Directions for this task – Reproduce the records below exactly, but only between the lines holding "module clear_lines" and "dst[Y_W-1:0] : src[Y_W-1:0];", inclusive.

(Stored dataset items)

-.-.-

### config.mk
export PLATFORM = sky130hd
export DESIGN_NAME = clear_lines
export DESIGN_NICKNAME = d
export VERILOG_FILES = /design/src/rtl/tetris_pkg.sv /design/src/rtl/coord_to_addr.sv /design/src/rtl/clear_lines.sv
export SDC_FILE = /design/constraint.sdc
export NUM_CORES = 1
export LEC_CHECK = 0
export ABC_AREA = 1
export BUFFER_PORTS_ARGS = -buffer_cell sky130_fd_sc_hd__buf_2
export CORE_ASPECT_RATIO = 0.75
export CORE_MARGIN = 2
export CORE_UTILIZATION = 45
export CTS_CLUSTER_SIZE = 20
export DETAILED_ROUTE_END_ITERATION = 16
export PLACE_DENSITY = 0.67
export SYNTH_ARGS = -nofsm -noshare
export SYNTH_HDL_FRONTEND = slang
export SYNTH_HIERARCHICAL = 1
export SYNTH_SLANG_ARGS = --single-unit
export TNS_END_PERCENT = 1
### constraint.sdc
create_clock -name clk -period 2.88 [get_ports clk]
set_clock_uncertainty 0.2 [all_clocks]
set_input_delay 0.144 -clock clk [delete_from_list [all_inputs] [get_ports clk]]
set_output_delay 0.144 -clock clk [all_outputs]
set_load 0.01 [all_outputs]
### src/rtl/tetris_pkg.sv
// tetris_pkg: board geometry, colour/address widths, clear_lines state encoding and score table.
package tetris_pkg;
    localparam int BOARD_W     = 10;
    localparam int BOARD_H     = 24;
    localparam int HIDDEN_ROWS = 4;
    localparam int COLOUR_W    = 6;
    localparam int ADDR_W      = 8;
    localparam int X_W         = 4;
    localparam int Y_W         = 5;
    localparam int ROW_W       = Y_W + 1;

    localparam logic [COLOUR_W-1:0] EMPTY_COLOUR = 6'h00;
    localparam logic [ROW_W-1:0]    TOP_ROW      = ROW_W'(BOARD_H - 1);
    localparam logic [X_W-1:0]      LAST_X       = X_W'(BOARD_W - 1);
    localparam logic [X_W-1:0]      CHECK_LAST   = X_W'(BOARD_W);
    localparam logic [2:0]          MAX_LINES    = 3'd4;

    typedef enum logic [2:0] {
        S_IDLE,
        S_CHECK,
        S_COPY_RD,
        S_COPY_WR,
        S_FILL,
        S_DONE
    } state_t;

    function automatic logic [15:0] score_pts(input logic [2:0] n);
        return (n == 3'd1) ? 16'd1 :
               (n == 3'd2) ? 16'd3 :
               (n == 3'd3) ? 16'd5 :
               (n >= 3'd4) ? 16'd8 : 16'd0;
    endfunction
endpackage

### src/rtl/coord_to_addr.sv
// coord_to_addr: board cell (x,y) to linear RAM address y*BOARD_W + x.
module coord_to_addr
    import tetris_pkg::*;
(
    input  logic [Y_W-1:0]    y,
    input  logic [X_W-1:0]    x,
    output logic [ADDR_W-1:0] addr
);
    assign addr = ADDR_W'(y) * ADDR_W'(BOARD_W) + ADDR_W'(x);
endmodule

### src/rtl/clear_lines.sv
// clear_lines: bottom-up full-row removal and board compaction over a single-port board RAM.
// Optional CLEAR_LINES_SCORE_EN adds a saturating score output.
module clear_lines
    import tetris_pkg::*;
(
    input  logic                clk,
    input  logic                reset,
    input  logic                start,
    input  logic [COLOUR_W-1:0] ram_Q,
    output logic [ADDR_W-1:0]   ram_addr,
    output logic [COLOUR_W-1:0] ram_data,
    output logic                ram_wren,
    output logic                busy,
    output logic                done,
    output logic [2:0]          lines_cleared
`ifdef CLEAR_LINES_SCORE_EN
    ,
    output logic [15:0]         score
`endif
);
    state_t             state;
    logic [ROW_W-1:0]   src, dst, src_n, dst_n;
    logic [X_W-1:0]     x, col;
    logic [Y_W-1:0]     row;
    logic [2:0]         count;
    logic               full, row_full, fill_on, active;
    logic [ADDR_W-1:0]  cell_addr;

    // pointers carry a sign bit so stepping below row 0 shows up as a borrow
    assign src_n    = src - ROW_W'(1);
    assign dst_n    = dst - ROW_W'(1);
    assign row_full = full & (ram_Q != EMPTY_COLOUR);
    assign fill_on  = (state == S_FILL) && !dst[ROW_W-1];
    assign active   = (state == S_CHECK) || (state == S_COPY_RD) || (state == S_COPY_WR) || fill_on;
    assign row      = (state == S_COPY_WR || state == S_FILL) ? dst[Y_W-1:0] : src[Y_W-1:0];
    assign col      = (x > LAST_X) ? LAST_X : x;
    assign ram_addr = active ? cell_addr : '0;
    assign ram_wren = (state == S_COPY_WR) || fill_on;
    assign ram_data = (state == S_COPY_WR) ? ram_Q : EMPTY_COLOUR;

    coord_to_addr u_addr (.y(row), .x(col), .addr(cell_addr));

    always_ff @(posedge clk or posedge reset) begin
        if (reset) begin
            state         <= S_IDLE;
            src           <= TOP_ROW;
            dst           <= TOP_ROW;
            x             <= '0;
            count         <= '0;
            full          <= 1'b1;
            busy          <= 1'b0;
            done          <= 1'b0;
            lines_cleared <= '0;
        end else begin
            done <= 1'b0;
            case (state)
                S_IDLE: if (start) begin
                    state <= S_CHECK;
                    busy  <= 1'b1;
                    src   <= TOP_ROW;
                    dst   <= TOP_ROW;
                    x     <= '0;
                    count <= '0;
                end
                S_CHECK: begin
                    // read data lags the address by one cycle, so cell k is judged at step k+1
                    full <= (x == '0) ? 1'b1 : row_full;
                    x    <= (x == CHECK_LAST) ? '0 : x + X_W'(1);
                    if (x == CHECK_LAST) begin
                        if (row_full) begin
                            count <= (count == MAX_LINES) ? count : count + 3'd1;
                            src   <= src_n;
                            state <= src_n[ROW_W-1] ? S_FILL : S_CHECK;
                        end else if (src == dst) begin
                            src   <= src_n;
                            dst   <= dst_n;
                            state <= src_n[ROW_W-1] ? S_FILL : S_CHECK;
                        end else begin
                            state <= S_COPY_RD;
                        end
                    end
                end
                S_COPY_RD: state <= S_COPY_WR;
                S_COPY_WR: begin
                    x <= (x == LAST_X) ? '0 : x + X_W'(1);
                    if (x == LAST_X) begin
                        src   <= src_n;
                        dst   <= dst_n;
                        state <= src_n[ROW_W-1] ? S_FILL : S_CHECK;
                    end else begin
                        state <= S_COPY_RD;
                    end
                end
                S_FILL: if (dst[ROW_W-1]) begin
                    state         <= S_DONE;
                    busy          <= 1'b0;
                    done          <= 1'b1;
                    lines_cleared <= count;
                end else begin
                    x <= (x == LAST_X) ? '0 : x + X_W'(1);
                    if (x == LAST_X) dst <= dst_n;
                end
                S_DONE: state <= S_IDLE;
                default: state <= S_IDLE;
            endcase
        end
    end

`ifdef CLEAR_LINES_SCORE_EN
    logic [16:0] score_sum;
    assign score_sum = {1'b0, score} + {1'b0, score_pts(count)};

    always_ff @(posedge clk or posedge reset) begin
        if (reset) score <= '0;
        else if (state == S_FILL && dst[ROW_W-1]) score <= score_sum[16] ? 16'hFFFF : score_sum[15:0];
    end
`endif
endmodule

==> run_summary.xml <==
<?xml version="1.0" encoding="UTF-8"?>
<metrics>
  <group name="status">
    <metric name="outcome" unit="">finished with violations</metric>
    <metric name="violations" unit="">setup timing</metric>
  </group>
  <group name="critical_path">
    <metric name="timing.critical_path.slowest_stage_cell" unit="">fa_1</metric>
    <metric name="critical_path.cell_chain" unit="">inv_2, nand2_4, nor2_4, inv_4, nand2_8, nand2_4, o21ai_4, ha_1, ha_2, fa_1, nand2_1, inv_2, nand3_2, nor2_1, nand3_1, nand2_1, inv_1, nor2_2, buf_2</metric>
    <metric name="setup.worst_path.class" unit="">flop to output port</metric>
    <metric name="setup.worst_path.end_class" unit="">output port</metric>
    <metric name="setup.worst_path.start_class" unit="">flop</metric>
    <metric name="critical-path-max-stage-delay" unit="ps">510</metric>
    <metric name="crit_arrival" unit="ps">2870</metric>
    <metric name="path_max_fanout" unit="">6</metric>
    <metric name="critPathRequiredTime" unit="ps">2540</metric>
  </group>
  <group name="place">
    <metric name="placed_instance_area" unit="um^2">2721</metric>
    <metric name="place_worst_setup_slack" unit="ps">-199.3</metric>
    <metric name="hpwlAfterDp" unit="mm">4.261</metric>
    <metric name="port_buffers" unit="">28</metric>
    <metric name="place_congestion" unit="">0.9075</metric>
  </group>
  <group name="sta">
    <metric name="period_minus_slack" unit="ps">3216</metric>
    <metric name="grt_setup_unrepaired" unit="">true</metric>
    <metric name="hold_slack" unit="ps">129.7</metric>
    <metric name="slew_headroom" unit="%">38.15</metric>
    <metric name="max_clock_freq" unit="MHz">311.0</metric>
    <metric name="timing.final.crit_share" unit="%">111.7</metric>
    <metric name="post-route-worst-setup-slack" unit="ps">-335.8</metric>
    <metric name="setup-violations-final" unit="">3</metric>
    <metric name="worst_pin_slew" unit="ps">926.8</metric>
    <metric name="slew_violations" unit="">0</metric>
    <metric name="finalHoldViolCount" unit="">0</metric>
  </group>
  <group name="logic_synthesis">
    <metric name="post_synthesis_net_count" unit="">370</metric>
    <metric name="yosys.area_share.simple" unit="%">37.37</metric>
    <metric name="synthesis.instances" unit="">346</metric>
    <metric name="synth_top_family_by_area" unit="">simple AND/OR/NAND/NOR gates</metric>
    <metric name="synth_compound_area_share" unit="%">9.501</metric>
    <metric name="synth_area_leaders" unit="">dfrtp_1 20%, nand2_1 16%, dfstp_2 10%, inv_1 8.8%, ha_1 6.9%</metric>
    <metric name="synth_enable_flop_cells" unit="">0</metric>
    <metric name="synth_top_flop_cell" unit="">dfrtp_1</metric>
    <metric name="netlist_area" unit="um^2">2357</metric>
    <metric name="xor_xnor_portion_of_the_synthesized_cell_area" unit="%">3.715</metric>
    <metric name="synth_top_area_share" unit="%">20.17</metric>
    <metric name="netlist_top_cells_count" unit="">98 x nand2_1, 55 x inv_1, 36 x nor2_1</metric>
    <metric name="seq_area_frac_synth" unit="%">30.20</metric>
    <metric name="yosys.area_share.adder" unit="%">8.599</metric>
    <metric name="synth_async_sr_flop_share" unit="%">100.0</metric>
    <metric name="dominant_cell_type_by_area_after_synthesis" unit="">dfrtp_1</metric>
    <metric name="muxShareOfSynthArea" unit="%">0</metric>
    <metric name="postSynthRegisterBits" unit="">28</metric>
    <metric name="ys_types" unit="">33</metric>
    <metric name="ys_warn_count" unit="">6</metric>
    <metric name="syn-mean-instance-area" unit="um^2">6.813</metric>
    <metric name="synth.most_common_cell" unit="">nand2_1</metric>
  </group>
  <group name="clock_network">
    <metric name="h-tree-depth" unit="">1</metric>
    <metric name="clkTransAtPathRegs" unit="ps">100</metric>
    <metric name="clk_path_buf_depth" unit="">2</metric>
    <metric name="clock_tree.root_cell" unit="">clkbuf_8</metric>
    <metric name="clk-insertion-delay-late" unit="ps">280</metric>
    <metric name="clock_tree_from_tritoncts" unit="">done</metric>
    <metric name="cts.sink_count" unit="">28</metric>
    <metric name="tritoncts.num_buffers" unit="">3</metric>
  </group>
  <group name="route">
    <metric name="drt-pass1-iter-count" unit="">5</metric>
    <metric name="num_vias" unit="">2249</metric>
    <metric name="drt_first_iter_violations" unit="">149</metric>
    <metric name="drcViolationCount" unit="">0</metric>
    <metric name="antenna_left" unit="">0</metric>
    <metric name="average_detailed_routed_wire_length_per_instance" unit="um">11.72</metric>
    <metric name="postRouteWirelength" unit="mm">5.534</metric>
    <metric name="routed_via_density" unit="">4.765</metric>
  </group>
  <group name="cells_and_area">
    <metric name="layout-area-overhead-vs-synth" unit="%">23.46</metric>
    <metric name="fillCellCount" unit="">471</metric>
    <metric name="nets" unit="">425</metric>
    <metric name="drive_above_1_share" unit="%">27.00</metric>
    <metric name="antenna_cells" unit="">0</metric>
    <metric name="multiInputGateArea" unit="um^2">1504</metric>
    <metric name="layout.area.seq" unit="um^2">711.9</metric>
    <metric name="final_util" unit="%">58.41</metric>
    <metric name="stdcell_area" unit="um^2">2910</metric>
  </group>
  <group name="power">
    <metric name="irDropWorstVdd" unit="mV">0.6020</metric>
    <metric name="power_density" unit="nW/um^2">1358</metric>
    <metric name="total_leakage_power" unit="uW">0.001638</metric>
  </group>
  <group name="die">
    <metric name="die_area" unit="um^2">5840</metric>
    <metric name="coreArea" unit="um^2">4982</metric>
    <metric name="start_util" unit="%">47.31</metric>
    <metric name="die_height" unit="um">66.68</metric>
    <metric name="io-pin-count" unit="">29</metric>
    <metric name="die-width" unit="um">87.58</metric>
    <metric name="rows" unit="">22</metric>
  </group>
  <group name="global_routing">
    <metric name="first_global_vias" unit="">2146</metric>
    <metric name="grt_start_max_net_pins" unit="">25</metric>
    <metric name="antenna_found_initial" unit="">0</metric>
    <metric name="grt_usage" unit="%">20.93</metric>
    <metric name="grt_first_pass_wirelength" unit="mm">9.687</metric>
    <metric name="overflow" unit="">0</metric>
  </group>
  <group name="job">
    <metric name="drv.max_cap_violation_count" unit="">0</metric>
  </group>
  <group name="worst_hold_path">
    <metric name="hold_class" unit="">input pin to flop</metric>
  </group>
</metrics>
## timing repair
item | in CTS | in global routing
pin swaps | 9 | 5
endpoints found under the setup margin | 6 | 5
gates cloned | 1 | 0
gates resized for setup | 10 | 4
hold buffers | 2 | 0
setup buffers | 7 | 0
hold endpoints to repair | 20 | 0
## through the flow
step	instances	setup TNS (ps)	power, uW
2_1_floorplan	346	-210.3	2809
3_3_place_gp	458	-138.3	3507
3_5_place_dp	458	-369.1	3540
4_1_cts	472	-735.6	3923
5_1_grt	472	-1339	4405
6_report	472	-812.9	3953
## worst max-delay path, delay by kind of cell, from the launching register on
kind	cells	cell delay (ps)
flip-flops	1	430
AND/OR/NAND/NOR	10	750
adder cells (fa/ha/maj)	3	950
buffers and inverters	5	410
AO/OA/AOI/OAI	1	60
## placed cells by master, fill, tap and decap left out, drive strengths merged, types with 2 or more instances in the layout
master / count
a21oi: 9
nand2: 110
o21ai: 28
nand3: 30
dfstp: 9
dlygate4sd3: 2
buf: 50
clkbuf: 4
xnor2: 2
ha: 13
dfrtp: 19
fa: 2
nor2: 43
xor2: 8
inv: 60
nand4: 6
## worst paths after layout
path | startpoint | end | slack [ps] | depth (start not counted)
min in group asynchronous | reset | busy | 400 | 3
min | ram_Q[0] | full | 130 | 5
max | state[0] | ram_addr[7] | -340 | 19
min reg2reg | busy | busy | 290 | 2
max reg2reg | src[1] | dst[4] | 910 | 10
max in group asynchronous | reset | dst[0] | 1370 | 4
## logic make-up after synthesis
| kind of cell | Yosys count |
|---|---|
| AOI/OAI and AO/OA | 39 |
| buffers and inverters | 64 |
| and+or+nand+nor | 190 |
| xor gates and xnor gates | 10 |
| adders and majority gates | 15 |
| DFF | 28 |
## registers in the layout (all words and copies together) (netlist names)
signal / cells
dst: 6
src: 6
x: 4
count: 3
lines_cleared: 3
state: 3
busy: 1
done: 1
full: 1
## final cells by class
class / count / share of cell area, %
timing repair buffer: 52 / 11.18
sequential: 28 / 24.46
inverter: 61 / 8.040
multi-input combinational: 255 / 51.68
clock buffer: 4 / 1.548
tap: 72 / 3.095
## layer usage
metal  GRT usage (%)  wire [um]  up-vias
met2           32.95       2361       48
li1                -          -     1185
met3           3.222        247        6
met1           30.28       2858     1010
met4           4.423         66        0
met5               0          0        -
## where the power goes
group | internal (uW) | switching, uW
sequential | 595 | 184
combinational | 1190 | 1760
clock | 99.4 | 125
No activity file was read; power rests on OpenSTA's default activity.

-.-.-

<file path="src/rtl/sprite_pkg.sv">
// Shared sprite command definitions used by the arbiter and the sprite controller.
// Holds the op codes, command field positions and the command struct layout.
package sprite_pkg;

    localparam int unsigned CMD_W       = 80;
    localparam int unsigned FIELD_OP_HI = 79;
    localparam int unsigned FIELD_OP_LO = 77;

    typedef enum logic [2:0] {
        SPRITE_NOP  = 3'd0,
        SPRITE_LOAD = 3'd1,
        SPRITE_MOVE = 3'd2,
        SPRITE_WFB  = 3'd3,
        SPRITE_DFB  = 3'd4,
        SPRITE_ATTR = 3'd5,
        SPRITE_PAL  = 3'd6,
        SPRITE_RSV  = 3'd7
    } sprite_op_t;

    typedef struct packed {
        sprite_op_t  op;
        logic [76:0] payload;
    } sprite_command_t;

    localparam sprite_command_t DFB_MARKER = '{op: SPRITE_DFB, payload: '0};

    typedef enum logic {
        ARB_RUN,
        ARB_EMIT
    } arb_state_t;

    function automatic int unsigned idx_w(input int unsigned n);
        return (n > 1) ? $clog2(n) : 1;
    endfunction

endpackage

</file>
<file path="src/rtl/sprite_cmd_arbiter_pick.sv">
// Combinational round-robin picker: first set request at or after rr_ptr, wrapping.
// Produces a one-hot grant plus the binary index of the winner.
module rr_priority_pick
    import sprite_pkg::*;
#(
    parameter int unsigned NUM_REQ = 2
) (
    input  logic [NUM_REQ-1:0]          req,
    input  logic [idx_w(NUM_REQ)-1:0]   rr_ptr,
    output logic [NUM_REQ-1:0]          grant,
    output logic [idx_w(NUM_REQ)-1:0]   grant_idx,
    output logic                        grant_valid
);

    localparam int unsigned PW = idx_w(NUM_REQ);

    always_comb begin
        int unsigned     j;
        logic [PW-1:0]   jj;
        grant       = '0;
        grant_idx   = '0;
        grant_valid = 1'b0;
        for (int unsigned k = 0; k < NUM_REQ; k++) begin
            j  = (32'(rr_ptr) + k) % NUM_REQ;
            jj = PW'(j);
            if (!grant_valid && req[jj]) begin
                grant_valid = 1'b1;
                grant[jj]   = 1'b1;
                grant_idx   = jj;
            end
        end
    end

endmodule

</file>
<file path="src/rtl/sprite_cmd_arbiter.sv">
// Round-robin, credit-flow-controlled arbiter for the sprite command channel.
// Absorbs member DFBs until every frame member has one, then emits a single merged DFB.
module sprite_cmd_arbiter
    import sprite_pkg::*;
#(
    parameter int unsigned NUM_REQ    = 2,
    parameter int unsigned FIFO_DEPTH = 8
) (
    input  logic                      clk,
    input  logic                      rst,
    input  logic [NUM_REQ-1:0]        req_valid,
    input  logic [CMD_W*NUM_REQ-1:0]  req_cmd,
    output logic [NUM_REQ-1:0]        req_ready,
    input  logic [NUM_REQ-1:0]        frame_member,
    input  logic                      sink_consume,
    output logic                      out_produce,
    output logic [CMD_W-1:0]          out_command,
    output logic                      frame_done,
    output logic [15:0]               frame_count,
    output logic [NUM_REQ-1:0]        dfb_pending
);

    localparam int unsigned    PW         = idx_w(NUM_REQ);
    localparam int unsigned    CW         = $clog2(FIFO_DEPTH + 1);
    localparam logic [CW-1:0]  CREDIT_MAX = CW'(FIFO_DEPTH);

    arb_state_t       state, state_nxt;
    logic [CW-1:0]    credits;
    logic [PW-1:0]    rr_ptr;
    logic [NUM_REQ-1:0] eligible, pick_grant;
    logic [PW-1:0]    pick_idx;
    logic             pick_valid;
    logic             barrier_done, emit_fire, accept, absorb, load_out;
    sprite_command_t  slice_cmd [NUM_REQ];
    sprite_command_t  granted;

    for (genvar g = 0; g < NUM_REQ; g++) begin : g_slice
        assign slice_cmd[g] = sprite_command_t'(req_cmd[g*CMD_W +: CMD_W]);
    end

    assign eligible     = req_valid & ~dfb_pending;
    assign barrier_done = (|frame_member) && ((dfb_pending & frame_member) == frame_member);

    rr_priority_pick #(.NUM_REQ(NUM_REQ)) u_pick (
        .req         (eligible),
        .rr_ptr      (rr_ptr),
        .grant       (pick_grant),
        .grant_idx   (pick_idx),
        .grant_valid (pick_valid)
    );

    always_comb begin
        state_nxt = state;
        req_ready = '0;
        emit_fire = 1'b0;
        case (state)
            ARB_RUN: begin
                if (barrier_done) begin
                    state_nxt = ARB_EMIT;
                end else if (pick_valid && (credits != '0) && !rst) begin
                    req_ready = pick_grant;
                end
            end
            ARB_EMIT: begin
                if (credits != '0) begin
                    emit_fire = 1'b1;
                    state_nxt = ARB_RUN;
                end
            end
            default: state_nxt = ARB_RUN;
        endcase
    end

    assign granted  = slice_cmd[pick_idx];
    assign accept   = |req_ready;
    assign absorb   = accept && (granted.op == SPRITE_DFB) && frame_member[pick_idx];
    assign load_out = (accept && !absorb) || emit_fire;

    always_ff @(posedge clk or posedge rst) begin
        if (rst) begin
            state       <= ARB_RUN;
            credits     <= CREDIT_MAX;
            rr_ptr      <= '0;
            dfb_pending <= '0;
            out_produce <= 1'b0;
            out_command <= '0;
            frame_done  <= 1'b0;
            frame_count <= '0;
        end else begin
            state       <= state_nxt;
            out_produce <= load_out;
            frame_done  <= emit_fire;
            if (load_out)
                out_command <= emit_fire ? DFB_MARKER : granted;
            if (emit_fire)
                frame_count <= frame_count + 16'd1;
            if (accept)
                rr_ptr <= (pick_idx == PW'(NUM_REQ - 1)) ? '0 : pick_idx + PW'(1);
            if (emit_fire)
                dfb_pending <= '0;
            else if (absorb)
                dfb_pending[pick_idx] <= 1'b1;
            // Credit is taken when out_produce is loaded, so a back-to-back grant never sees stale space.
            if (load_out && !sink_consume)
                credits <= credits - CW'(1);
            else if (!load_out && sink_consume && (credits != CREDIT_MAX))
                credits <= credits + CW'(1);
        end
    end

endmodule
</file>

-.-.-

Written response –
module clear_lines
    import tetris_pkg::*;
(
    input  logic                clk,
    input  logic                reset,
    input  logic                start,
    input  logic [COLOUR_W-1:0] ram_Q,
    output logic [ADDR_W-1:0]   ram_addr,
    output logic [COLOUR_W-1:0] ram_data,
    output logic                ram_wren,
    output logic                busy,
    output logic                done,
    output logic [2:0]          lines_cleared
`ifdef CLEAR_LINES_SCORE_EN
    ,
    output logic [15:0]         score
`endif
);
    state_t             state;
    logic [ROW_W-1:0]   src, dst, src_n, dst_n;
    logic [X_W-1:0]     x, col;
    logic [Y_W-1:0]     row;
    logic [2:0]         count;
    logic               full, row_full, fill_on, active;
    logic [ADDR_W-1:0]  cell_addr;

    // pointers carry a sign bit so stepping below row 0 shows up as a borrow
    assign src_n    = src - ROW_W'(1);
    assign dst_n    = dst - ROW_W'(1);
    assign row_full = full & (ram_Q != EMPTY_COLOUR);
    assign fill_on  = (state == S_FILL) && !dst[ROW_W-1];
    assign active   = (state == S_CHECK) || (state == S_COPY_RD) || (state == S_COPY_WR) || fill_on;
    assign row      = (state == S_COPY_WR || state == S_FILL) ? dst[Y_W-1:0] : src[Y_W-1:0];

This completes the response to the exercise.